▽
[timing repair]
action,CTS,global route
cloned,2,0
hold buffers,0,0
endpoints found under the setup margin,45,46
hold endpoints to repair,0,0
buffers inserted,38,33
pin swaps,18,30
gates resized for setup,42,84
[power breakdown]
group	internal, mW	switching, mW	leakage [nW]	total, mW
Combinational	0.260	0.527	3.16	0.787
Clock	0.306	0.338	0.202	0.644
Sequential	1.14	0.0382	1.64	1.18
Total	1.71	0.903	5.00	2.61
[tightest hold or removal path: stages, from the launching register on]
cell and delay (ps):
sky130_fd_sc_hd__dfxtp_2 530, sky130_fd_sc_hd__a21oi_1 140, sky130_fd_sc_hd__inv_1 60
△
▽
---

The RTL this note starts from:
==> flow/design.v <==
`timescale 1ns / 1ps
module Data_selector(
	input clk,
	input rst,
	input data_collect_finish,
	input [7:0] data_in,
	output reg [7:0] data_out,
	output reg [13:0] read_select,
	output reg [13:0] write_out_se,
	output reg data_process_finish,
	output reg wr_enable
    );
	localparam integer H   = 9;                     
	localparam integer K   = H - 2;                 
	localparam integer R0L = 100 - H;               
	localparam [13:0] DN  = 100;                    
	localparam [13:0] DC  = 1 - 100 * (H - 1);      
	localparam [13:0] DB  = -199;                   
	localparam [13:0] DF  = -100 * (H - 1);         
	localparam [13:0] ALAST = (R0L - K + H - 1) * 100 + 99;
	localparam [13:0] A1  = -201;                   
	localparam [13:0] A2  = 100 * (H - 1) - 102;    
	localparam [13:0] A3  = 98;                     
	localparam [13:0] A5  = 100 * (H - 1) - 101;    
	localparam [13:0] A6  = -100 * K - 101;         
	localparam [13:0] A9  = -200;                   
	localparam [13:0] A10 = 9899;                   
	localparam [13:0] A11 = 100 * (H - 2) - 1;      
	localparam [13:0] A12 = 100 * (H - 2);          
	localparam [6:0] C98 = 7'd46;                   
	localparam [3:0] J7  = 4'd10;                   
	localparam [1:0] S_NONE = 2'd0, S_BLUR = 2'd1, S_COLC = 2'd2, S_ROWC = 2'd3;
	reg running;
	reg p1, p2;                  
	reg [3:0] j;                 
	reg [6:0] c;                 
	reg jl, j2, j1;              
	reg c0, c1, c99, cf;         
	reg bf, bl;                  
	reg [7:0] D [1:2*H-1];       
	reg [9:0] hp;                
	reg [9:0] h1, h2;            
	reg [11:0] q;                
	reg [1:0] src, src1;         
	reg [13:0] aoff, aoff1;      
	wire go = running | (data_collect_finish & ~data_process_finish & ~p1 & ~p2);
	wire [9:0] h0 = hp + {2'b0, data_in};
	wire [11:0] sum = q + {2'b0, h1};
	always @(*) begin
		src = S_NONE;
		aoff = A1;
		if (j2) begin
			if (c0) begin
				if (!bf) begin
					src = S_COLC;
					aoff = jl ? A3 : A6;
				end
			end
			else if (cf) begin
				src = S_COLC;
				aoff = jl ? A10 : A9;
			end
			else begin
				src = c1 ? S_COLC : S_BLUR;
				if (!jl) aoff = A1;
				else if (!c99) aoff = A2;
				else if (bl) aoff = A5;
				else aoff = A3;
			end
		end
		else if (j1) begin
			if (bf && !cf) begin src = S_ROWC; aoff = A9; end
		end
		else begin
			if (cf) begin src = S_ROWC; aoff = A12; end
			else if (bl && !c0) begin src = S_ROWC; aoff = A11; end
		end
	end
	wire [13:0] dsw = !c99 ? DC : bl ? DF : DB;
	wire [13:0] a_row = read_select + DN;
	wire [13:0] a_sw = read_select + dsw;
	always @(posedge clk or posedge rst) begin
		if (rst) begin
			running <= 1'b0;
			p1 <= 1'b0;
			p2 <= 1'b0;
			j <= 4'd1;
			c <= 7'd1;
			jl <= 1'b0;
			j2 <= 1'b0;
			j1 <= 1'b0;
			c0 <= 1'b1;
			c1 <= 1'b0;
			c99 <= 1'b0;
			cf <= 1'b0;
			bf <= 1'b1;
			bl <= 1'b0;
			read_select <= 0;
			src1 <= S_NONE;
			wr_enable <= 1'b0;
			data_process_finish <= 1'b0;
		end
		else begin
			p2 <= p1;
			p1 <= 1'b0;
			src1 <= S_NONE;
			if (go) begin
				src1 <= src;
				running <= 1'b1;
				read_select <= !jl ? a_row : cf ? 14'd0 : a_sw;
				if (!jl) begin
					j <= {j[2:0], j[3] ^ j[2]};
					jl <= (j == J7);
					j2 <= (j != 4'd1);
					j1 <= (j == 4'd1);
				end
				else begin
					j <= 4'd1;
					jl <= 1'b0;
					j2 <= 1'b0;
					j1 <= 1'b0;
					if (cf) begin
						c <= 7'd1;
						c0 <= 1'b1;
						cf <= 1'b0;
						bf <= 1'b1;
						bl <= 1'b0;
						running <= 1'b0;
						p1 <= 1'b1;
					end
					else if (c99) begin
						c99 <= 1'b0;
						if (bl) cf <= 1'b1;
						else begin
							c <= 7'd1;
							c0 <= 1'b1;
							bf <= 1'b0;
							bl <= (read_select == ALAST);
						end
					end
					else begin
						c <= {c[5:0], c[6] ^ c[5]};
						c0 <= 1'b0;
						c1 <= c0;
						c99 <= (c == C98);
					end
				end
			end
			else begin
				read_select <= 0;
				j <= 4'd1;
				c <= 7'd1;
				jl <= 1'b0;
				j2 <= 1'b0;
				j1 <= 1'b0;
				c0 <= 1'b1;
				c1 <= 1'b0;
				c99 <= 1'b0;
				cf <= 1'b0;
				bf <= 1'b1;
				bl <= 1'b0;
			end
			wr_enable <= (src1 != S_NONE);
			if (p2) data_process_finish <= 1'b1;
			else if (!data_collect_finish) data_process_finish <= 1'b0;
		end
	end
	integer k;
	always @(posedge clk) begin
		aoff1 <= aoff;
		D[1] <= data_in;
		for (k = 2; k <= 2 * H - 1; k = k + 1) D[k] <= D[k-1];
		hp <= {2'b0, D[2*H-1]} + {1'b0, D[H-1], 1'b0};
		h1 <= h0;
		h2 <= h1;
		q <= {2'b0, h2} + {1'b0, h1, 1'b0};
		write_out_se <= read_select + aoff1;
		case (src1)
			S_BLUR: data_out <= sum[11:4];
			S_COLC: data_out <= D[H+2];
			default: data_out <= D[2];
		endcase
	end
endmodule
△
> _ASSIGNMENT_
Present each line from the listing that holds the string "wire".

> _SOLUTION FOR THIS PROBLEM_
	wire go = running | (data_collect_finish & ~data_process_finish & ~p1 & ~p2);
	wire [9:0] h0 = hp + {2'b0, data_in};
	wire [11:0] sum = q + {2'b0, h1};
	wire [13:0] dsw = !c99 ? DC : bl ? DF : DB;
	wire [13:0] a_row = read_select + DN;
	wire [13:0] a_sw = read_select + dsw;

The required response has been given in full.